- [ACTIVITY] Your answer should consist of each line below that contains the string "opNor".

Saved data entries
*****

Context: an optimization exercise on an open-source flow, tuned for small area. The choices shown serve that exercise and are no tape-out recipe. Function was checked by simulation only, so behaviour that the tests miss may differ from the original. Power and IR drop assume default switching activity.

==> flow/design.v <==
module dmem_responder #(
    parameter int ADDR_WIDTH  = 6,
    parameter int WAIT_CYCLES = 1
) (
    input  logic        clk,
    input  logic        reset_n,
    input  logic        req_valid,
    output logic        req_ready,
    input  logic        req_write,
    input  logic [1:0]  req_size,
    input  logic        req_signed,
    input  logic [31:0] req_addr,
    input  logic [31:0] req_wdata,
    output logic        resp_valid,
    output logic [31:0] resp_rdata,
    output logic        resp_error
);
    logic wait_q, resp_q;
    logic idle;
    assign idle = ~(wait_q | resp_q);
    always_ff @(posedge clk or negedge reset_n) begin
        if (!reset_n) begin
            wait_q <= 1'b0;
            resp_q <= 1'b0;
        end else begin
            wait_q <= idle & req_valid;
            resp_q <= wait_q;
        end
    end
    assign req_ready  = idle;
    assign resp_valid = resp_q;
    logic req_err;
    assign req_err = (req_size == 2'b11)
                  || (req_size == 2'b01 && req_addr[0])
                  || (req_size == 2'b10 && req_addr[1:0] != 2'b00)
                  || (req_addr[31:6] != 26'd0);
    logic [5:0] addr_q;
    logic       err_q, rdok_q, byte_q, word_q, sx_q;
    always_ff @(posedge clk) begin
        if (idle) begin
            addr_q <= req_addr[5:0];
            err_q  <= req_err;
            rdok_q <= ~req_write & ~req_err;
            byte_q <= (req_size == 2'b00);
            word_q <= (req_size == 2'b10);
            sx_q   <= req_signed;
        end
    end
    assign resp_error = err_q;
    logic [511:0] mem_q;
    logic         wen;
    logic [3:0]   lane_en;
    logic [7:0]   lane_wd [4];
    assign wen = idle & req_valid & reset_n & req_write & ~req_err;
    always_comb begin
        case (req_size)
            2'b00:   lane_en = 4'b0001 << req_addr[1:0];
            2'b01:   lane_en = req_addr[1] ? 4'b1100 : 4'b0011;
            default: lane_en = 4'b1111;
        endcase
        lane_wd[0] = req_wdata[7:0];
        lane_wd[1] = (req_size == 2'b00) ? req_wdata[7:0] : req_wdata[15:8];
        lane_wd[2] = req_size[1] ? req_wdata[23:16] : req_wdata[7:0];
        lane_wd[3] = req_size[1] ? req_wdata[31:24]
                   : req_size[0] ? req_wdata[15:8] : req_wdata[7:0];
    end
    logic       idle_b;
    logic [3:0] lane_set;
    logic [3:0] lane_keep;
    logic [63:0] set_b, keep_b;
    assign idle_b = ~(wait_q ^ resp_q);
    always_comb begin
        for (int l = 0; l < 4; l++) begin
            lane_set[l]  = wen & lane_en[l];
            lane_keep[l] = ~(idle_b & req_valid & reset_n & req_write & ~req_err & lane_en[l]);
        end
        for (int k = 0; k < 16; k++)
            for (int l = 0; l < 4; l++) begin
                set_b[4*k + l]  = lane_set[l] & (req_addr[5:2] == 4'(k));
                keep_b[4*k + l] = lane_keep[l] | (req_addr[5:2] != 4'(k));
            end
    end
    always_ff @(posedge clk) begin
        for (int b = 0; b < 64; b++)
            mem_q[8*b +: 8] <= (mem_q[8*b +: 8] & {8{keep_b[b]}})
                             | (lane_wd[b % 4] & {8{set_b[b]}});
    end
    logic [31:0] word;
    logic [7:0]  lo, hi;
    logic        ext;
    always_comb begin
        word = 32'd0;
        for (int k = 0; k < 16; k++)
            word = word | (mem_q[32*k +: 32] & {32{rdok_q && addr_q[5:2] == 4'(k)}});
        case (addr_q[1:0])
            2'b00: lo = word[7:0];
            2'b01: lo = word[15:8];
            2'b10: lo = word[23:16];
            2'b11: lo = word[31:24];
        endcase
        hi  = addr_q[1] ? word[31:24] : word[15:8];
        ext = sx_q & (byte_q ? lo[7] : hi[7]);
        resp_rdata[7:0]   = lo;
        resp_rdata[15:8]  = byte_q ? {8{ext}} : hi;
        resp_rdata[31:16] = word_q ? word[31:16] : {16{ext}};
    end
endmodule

*****

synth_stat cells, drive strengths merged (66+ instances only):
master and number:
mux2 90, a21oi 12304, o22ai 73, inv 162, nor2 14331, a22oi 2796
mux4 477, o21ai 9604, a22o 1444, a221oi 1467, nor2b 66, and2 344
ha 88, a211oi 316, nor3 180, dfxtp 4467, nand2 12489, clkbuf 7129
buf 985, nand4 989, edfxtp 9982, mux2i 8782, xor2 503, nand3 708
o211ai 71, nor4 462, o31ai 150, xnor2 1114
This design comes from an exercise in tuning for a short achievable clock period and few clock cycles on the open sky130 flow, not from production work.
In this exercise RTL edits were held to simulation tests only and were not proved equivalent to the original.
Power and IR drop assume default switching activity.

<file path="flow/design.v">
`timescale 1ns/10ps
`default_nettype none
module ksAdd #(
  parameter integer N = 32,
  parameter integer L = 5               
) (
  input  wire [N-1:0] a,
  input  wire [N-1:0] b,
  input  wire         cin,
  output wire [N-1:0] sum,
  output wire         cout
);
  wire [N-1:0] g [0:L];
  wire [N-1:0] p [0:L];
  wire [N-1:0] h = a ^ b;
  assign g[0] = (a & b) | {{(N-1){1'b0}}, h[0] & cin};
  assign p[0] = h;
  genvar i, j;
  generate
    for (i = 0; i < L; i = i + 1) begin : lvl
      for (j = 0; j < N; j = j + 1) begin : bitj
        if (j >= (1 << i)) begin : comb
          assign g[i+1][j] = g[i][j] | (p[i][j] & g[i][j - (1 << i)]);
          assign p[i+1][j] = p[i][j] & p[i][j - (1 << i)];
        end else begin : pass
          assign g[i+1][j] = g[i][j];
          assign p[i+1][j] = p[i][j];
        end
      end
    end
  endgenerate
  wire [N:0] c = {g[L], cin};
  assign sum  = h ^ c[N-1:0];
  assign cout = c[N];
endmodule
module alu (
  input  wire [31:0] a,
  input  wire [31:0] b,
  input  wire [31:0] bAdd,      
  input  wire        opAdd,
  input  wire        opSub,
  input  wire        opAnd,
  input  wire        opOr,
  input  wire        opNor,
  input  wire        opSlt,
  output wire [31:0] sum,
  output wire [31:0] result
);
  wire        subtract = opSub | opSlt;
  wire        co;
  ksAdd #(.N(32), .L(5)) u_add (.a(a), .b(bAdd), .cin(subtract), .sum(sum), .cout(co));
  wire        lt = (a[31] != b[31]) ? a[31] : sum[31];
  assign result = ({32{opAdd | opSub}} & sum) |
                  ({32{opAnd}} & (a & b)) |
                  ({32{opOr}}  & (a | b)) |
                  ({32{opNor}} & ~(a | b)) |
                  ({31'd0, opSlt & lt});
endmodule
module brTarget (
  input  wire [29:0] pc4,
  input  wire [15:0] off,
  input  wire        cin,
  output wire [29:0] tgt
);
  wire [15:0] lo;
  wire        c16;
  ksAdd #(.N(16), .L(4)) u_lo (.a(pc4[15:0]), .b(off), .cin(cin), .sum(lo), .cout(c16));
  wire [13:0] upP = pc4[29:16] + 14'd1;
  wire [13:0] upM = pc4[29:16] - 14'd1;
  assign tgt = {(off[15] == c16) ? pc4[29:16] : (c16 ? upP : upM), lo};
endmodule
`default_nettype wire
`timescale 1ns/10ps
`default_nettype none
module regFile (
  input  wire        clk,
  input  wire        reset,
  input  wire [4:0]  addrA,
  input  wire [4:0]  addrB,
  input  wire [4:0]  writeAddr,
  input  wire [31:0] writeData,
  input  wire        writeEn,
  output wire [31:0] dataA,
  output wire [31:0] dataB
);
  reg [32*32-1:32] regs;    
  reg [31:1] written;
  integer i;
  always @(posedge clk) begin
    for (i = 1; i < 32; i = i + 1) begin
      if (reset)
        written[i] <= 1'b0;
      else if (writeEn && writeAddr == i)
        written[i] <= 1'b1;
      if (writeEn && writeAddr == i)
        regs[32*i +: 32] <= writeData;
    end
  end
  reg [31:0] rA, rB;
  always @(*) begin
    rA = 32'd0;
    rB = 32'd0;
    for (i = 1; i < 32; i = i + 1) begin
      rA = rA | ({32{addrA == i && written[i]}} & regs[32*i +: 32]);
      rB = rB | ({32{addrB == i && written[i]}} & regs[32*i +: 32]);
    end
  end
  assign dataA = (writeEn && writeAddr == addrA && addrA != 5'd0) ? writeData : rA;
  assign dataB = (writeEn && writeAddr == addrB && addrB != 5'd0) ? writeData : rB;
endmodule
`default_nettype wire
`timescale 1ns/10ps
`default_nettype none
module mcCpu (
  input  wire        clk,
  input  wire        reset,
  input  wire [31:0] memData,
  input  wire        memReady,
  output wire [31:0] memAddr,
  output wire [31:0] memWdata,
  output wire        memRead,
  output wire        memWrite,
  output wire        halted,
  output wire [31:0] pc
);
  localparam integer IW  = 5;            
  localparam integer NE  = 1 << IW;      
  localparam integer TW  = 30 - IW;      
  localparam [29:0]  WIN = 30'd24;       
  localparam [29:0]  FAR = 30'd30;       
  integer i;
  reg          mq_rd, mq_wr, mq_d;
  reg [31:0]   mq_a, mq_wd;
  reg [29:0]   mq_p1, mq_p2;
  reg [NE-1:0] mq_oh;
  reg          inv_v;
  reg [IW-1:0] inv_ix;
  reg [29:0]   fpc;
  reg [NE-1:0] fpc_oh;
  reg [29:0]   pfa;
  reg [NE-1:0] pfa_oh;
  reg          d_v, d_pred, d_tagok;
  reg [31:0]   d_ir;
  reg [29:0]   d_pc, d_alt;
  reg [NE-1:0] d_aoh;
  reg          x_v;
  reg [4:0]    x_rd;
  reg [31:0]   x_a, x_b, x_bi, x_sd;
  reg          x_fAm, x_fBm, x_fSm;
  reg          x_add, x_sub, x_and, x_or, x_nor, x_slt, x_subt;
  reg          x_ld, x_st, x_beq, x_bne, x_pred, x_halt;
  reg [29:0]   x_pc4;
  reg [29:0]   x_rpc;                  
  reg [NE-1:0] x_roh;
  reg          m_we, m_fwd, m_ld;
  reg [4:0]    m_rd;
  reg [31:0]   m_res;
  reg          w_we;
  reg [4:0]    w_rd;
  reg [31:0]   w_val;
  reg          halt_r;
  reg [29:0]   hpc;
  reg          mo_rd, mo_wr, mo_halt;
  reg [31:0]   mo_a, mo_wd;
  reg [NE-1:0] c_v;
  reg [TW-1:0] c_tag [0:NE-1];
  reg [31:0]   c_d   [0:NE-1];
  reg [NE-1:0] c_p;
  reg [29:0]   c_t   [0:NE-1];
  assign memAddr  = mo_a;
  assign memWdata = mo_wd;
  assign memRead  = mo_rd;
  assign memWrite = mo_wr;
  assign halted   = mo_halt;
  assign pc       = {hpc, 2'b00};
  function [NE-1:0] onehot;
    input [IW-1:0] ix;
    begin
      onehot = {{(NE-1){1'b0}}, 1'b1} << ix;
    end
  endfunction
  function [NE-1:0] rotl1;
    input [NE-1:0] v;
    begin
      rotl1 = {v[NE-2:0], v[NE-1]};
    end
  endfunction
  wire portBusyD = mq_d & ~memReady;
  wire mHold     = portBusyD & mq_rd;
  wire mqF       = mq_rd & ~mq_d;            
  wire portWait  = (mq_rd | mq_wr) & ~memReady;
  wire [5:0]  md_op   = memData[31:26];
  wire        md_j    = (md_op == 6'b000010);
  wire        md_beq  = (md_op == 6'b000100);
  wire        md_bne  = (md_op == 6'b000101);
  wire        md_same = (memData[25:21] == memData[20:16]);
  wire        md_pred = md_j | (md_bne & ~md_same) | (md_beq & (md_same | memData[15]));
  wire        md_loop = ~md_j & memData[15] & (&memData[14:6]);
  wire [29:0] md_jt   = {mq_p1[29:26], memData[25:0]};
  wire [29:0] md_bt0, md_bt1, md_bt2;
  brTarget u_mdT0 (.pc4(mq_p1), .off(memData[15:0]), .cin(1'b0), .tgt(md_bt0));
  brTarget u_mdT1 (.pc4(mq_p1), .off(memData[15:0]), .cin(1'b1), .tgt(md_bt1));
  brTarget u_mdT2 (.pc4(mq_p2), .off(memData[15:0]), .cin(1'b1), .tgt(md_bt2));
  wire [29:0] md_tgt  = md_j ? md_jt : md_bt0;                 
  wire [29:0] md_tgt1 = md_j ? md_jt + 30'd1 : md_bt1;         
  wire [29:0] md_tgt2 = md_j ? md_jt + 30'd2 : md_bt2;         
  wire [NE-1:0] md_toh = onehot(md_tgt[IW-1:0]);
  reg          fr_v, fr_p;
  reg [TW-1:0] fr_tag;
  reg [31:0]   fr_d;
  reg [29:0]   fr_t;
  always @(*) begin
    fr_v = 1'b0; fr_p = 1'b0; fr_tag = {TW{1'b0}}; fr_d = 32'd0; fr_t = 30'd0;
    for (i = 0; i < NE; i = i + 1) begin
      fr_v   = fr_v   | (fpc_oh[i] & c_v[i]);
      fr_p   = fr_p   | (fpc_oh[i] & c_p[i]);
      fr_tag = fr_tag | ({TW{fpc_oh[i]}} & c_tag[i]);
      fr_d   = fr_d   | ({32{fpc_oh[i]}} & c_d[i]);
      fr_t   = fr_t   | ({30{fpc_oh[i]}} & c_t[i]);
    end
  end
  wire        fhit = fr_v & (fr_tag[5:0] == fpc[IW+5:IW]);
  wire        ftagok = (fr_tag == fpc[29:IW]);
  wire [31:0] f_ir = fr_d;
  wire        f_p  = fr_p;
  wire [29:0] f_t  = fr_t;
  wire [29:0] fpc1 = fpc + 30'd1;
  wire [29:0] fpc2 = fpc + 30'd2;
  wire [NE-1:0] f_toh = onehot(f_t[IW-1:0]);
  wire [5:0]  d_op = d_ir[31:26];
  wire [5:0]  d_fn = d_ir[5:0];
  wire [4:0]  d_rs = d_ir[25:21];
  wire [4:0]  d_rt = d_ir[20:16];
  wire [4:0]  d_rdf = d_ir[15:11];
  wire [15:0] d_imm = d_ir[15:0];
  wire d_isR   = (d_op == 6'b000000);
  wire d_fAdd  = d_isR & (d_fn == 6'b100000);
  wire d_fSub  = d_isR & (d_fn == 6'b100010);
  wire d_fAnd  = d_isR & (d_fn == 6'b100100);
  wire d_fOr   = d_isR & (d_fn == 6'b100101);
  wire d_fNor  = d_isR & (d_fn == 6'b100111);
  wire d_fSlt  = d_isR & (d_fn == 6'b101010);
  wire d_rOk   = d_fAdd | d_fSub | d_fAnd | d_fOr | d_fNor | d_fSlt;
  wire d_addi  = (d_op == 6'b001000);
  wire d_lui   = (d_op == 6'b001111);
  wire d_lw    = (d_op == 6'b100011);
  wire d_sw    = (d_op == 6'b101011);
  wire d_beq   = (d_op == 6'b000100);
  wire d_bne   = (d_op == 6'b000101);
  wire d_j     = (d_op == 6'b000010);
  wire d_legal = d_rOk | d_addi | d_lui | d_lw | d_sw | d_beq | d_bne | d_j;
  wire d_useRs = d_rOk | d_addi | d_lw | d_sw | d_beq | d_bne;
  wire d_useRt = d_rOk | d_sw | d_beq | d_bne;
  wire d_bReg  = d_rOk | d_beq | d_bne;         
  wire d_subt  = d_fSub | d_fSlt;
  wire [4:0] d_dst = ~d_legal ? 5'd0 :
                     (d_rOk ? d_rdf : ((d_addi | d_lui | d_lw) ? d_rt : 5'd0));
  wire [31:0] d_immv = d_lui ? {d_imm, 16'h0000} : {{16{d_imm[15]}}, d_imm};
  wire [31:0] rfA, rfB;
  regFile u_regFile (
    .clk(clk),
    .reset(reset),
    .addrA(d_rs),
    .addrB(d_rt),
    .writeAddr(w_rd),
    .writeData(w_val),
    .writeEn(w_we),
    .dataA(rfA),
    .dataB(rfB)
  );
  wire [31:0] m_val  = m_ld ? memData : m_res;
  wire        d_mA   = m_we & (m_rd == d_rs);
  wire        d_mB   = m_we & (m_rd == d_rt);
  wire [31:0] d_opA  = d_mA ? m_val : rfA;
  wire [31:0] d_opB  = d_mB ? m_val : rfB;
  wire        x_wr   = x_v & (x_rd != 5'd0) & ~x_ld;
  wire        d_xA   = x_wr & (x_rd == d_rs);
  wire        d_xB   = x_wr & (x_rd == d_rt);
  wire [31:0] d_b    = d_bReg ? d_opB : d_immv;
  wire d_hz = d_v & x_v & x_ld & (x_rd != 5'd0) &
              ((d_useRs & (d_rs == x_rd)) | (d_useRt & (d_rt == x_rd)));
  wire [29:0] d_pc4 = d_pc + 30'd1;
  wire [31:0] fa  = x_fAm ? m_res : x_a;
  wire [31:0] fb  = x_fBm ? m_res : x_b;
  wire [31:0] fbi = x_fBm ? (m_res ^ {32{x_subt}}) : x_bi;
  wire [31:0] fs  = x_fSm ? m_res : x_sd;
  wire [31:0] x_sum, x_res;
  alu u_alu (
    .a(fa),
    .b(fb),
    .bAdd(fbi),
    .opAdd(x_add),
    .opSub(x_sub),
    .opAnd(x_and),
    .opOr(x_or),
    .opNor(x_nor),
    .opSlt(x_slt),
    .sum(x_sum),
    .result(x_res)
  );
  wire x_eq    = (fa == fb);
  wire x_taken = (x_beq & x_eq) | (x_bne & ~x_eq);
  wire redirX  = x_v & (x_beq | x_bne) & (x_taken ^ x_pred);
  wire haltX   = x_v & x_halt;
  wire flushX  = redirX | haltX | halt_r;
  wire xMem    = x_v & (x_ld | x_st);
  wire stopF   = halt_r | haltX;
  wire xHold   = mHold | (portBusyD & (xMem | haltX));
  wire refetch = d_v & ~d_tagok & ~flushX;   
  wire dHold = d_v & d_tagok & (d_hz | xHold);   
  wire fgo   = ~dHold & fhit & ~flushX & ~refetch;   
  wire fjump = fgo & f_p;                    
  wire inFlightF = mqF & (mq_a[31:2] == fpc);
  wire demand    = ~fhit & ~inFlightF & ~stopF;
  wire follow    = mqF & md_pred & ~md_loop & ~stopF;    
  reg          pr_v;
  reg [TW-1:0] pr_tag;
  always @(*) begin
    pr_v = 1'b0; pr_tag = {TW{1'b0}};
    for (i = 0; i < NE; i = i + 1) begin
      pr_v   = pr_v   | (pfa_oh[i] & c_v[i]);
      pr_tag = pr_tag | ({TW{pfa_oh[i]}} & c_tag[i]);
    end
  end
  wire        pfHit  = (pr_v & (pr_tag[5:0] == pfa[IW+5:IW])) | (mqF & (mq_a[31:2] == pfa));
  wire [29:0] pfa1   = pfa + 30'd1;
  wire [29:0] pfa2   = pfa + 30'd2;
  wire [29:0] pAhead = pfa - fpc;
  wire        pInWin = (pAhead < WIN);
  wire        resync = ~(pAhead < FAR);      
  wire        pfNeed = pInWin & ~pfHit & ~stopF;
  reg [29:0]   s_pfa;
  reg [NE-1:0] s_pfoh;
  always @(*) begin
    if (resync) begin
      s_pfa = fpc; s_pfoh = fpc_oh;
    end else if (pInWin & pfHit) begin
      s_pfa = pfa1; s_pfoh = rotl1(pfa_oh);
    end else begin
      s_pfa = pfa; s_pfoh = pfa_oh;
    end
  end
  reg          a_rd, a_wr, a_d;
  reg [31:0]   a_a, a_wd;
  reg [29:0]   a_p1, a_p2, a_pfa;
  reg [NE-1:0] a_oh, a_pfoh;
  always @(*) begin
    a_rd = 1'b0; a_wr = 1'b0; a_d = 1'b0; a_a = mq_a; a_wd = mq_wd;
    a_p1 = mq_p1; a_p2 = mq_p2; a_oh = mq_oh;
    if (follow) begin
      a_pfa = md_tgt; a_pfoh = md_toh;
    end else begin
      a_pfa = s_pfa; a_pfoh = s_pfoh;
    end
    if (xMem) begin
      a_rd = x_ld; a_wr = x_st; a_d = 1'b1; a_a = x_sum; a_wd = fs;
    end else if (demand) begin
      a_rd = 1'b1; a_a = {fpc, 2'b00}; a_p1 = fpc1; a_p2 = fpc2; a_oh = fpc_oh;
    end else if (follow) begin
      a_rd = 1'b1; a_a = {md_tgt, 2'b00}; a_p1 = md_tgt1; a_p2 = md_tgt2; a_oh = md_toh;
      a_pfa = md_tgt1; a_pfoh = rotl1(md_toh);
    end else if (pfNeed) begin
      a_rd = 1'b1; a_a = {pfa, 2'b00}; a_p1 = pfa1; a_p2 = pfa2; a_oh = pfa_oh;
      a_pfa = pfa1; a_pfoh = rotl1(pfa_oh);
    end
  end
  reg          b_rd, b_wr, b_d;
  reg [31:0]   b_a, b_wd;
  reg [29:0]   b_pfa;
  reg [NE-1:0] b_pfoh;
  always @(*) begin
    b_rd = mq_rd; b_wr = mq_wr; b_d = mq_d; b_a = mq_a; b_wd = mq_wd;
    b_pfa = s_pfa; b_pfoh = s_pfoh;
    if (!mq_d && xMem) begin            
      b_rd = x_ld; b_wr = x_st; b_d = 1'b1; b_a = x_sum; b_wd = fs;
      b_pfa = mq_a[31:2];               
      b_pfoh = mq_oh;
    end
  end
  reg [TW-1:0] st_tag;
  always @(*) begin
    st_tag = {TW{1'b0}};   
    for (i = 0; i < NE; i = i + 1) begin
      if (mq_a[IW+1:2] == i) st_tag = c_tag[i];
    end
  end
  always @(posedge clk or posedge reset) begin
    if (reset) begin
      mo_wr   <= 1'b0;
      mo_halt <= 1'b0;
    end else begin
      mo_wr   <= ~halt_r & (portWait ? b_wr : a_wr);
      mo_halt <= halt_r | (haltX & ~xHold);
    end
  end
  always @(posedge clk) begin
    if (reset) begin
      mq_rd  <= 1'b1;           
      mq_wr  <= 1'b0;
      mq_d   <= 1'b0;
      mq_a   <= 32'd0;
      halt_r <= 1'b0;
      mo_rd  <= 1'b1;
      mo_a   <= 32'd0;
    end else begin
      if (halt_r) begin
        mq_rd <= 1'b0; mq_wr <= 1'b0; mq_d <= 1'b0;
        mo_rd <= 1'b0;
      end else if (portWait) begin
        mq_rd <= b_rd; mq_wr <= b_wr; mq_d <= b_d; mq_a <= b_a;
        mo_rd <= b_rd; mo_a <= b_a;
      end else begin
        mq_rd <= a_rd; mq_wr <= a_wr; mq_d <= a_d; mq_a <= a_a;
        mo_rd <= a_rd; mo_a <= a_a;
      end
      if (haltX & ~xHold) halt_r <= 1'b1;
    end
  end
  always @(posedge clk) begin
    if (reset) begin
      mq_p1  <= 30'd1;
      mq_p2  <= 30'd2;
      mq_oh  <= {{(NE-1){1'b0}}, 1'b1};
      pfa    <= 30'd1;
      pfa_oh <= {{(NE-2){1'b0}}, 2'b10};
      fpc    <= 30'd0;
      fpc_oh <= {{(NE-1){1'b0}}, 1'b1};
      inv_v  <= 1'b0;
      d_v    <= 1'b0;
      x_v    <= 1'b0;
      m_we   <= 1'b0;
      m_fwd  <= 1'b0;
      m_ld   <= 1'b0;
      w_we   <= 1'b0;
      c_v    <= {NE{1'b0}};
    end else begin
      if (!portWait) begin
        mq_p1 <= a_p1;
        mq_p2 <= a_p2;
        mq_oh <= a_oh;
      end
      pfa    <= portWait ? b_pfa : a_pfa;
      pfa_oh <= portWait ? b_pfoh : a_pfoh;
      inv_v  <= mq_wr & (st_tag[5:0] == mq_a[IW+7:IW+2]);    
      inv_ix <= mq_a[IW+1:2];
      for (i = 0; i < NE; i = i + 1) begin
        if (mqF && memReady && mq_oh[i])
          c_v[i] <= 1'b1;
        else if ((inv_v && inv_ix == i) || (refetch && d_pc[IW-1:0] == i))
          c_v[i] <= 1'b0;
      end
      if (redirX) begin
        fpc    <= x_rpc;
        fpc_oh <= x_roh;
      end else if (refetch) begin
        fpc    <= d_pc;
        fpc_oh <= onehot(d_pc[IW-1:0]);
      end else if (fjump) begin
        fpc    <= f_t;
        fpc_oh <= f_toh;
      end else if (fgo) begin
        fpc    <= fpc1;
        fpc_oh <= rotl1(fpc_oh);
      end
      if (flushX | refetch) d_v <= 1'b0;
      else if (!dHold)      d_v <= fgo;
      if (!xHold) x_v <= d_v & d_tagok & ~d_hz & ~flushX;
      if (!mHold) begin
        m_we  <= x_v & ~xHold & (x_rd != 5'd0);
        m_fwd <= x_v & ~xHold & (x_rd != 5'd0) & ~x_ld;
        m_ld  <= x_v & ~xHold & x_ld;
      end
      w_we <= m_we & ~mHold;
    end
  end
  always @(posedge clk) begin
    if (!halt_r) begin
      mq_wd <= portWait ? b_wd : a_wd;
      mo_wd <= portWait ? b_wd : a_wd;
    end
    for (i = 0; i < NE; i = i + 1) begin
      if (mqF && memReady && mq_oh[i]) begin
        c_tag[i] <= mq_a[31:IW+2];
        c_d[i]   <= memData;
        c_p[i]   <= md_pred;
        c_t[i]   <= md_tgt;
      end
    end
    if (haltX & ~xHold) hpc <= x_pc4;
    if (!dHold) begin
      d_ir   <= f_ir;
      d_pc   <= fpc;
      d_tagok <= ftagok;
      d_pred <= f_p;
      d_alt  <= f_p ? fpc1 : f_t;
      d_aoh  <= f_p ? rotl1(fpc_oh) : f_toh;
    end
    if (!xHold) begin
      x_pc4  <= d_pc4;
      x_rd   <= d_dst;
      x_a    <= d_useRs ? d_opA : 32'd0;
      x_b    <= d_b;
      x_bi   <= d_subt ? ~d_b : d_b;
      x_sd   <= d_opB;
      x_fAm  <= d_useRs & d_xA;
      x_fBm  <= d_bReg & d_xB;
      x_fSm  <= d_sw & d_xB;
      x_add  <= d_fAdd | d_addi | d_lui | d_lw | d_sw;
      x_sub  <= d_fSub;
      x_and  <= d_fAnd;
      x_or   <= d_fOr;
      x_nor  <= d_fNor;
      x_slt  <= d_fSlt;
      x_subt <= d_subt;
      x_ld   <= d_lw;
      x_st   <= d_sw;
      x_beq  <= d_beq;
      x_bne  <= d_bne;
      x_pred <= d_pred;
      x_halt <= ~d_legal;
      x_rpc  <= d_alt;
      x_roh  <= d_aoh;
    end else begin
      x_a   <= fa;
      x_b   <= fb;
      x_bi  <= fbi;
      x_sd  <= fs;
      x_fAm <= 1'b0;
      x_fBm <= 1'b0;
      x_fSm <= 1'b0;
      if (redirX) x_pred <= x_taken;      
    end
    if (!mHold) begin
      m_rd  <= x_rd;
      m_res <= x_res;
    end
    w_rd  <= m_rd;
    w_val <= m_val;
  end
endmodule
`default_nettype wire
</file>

*****

- [RESULT FOR THIS EXERCISE]
  input  wire        opNor,
                  ({32{opNor}} & ~(a | b)) |
    .opNor(x_nor),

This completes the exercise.